The case arises out of representations that Defendants made between February 16, 2023 and February 12, 2025 (the “Class Period”) concerning the demand for West’s products coming out of the COVID-19 pandemic and the margins West expected to generate from its key segments. With respect to demand, Defendants assured the market that West was uniquely positioned to avoid the “destocking” headwinds afflicting pharmaceutical businesses in the wake of COVID, that any destocking among its customers was temporary, and that destocking would not impact its base business. Defendants also affirmed steady demand in its Contract Manufacturing business, specifically touting a strong pipeline for customers making Continuous Glucose Monitors (“CGM”). With regard to West’s margins, Defendants told the market that West’s wearable pharmaceutical delivery device, SmartDose, was ramping up smoothly and would be a boon to the Company’s margins.
Plaintiffs allege Defendants’ representations were materially false or misleading for reasons including the following. First, regarding demand, Plaintiffs allege that West was experiencing destocking not only with COVID related products, but also in its base business, including in its High Value Products (“HVP”) portfolio.
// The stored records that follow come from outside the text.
File: src/rtl/uart_pkg.sv
// Shared UART definitions: receiver state encoding, baud-divider derivation and
// default line settings, kept here so a future transmitter can reuse them.
package uart_pkg;

  localparam int DEFAULT_CLK_FREQ = 50_000_000;
  localparam int DEFAULT_BAUD     = 115_200;

  typedef enum logic [2:0] {
    IDLE   = 3'd0,
    START  = 3'd1,
    DATA   = 3'd2,
    PARITY = 3'd3,
    STOP   = 3'd4,
    BREAK  = 3'd5
  } rx_state_e;

  // Integer divide; the receiver relies on the result being at least 4.
  function automatic int calc_clks_per_bit(input int clk_freq, input int baud);
    return clk_freq / baud;
  endfunction

endpackage
<file path="config.mk">
export PLATFORM = sky130hd
export DESIGN_NAME = uart_rx_cfg
export DESIGN_NICKNAME = d
export VERILOG_FILES = /design/src/rtl/uart_pkg.sv /design/src/rtl/uart_rx_sampler.sv /design/src/rtl/uart_rx_cfg.sv
export SDC_FILE = /design/constraint.sdc
export NUM_CORES = 1
export LEC_CHECK = 0
export CORE_UTILIZATION = 30
export CTS_CLUSTER_SIZE = 10
export DETAILED_ROUTE_END_ITERATION = 6
export DONT_BUFFER_PORTS = 1
export GPL_ROUTABILITY_DRIVEN = 0
export PLACE_DENSITY = 0.56
export SLEW_MARGIN = 25
export SYNTH_ARGS = -nofsm -noshare
export SYNTH_HDL_FRONTEND = slang
export SYNTH_SLANG_ARGS = --single-unit
</file>
<file path="constraint.sdc">
create_clock -name i_clk -period 2 [get_ports i_clk]
set_clock_uncertainty 0.1 [all_clocks]
set_input_delay 0.3 -clock i_clk [delete_from_list [all_inputs] [get_ports i_clk]]
set_output_delay 0.3 -clock i_clk [all_outputs]
set_load 0.03 [all_outputs]
</file>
Second, prior to the Class Period, Dexcom, one of West’s top Contract Manufacturing customers, refused to continue partnering with West to manufacture its CGM device, and by the beginning of 2023, the CGM production process started ramping down. Further, West faced multiple production problems that caused the supposedly high-margin SmartDose device to drag the Company’s margins down.
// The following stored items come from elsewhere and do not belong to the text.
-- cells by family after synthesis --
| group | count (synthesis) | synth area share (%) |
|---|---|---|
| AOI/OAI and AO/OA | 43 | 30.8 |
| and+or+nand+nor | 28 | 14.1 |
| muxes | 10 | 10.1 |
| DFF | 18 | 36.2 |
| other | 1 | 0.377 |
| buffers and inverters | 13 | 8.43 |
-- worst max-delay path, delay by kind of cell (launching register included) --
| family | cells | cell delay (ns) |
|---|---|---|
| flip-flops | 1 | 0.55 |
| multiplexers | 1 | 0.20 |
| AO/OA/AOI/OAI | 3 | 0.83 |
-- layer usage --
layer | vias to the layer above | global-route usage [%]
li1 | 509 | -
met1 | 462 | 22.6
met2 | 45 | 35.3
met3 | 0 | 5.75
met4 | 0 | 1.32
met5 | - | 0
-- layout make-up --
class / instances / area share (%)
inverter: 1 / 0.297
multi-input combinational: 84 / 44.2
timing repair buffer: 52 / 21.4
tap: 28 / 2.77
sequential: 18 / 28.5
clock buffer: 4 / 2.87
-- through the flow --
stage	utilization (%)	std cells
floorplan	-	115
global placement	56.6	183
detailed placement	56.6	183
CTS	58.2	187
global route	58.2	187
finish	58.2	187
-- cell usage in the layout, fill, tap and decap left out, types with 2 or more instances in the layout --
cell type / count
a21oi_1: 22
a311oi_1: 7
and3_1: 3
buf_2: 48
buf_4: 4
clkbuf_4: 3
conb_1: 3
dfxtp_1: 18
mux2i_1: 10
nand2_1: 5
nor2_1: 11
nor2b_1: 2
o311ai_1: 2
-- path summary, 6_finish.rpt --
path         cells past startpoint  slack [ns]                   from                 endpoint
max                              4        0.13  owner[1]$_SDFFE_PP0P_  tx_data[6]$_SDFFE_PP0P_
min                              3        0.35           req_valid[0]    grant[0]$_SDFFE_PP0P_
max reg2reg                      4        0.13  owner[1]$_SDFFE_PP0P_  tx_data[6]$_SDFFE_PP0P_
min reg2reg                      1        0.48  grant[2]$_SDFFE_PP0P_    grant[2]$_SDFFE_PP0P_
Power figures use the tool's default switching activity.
Critically, Plaintiffs maintain that, while making these materially false and misleading statements, Defendants Green, Birkett, Lai, and Reiss-Clark were aware of the falsity of their statements. The Complaint relies on eight confidential witnesses (“CWs”), who are all well-positioned former employees of West, for information related to Defendants’ knowledge of the fraud. First, CWs describe reports that Defendants regularly received showing destocking affecting West’s base business. These reports showed that as order volumes were decreasing, customers were delaying shipment of existing orders, and the rate of production was slowing. Second, Defendants were informed by Dexcom as early as 2022 that their partnership would be ending. A CW says that the entire company was aware that West was losing one its two major CGM customers. Third, numerous CWs explain how Defendants were repeatedly told that SmartDose production was ridden with errors and having difficulty achieving profitable levels of automation, which led to an overwhelming majority of devices being scrapped and mountains of broken devices accumulating throughout the manufacturing facility. Finally, the Complaint alleges that Defendants were motivated to perpetuate the fraud because they personally benefitted from making suspiciously timed stock sales at inflated prices amounting to over $122 million. The Complaint shows that the stock trades made by Defendants Green, Birkett, and Reiss-Clark improperly relied upon nonpublic information, also making them liable under Section 20(A).
The truth about the true headwinds in West’s business came to light through a series of corrective disclosures. The market learned the reality about destocking through five disclosures between July 2023 and July 2024, where Defendants trickled out news regarding the true impact of destocking on West’s core business including its impact on West’s closely followed HVP portfolio. The full truth was revealed on February 13, 2025 when Defendants disclosed that both of the Company’s large CGM customers, including Dexcom, would be leaving West, and that producing the SmartDose device would be “margin dilutive.” Following these disclosures, West’s stock price plummeted approximately 38%, causing West’s investors to suffer substantial losses.
Defendants have until December 18, 2025 to move to dismiss the complaint and plaintiffs have until February 24, 2026, to respond, whereby briefing on the complaint will conclude and be considered by Judge Sanchez of the United States District Court for the Eastern District of Pennsylvania.